Nuclear RNA Sorting
▶Summary
Mammalian genomes are hyperactively transcribed and, paradoxically, a major part of the produced RNA is turned over soon after its synthesis. But the situation is even more bizarre. This is because individual transcription units (TUs), that generate standard functional transcripts, also give rise to a flock of shorter labile isoforms. Overall, this presents an extraordinarily chaotic situation where the expression of functional RNA, both at the genomic- and at the single TU-level, is embedded within a sea of futile transcription products.
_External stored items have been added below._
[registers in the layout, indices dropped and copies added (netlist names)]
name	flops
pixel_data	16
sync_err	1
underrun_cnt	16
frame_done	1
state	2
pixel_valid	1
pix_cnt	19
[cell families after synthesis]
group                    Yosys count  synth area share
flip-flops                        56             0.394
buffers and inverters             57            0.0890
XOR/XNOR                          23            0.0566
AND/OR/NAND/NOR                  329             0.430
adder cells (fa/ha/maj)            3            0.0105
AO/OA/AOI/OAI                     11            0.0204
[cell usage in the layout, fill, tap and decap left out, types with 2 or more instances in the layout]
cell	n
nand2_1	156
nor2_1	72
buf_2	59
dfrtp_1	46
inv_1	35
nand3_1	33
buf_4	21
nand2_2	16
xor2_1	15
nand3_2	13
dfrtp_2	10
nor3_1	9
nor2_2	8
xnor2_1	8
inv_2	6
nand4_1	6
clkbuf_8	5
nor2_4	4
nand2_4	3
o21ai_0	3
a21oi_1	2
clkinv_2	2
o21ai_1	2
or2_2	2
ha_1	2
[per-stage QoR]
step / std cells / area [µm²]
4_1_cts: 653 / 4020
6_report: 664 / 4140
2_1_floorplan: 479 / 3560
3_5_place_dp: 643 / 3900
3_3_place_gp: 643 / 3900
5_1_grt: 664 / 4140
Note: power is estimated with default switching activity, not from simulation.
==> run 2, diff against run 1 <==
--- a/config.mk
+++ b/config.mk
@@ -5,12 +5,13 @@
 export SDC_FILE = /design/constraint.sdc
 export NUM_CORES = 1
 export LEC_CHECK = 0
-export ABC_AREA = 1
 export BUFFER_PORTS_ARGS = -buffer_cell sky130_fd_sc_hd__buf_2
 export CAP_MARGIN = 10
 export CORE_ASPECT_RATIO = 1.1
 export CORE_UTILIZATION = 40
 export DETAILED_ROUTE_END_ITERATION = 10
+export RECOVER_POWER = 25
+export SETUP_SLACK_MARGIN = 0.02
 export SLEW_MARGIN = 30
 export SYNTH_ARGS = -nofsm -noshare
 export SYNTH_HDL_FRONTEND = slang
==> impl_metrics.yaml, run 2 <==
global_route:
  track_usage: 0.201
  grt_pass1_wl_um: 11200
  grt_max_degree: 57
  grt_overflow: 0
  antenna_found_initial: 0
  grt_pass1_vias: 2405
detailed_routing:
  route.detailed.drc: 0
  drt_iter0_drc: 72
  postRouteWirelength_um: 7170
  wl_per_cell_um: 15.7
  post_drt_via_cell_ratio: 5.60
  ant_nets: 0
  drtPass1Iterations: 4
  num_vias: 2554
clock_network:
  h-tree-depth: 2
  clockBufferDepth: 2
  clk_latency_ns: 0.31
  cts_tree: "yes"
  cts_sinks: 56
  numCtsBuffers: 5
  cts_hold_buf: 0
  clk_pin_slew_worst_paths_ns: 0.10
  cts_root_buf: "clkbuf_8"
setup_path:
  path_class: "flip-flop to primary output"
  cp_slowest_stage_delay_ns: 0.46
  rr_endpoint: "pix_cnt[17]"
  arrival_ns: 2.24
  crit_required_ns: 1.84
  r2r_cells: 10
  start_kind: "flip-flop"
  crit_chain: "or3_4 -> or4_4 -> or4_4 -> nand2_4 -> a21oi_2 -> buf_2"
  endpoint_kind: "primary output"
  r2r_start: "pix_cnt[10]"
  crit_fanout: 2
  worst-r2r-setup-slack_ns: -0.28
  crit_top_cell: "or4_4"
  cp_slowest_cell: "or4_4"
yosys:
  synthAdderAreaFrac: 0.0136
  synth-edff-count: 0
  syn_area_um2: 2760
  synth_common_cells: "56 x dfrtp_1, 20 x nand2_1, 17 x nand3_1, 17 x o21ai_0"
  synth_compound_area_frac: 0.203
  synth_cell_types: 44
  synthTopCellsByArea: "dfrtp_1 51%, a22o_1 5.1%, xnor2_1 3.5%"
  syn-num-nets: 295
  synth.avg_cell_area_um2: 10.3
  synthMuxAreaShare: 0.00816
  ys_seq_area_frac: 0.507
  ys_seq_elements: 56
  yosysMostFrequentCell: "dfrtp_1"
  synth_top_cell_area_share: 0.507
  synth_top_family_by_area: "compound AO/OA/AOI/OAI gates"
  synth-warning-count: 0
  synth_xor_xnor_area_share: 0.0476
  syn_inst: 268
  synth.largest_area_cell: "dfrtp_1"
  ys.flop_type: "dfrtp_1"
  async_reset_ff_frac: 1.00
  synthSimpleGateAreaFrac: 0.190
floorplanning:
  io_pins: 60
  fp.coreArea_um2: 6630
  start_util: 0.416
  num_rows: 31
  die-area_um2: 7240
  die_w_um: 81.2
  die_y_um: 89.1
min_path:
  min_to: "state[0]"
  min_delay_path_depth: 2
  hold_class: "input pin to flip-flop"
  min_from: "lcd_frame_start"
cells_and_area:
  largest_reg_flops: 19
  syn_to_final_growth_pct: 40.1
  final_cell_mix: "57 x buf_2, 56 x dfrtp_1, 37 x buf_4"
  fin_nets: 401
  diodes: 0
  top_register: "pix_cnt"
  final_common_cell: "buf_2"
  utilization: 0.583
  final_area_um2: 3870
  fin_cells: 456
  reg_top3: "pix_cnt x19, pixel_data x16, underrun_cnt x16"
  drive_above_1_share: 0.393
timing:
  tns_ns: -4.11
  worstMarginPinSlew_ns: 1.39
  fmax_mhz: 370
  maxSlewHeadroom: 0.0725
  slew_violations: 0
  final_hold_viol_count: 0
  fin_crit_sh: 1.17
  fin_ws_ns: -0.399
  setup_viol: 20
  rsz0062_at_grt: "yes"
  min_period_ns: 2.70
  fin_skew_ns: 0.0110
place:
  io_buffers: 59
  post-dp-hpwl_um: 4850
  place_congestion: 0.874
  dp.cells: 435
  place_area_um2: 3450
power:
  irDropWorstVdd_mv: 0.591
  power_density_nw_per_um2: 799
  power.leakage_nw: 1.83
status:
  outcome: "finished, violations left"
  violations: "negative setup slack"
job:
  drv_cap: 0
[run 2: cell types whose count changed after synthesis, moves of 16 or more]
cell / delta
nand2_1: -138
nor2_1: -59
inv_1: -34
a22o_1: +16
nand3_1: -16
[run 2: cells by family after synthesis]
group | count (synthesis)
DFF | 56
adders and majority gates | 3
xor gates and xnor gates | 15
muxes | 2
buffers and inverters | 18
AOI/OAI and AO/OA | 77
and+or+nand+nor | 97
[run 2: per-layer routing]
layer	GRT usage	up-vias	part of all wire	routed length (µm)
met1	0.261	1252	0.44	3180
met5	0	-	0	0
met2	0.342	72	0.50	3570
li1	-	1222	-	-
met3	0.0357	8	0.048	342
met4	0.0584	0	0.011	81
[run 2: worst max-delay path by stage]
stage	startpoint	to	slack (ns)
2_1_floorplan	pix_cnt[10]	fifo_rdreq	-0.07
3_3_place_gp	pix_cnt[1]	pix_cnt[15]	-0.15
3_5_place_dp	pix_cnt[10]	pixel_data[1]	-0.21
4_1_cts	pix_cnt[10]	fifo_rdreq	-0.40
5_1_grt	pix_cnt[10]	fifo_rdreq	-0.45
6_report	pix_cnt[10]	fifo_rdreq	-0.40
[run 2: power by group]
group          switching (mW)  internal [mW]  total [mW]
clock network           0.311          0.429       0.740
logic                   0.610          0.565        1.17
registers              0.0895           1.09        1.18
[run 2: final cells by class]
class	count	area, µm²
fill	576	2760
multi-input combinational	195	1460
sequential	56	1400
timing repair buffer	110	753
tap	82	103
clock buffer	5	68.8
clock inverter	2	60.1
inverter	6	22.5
Being predominantly transcribed by RNA polymerase II, labile RNAs share common features with their functional counterparts, which motivates the basic question of the NuRS proposal: Which molecular mechanisms dictate the sorting of nuclear RNAs into stable, functional ribonucleoprotein particles vs. those destined for degradation? The major challenge of mechanistically rationalizing RNA sorting has for long been without concrete and testable hypotheses. However, recent breakthroughs by us, and others, have found that the essential ARS2 protein holds binary functions in RNA maturation and degradation. Given its cap-proximal omnipresence on nascent RNA, we hypothesize that transcript fate is governed by the competitive interaction of ARS2 with productive and destructive factors. Through a delineation of the responsible protein complexes and domains, we will dissect the underlying molecular logic, both at steady state and in the dynamic context of stem cell differentiation. This includes exploring our provocative finding that the domain of ARS2, interacting with RNA processing and degradation factors, can also interact with transcription factors. How these transcriptional and post-transcriptional links impinge on RNA sorting will be uncovered, which will disclose the fundamental question of how cells cope with a massive genomic output without erroneously degrading functional RNA or leaving spurious transcripts ignored.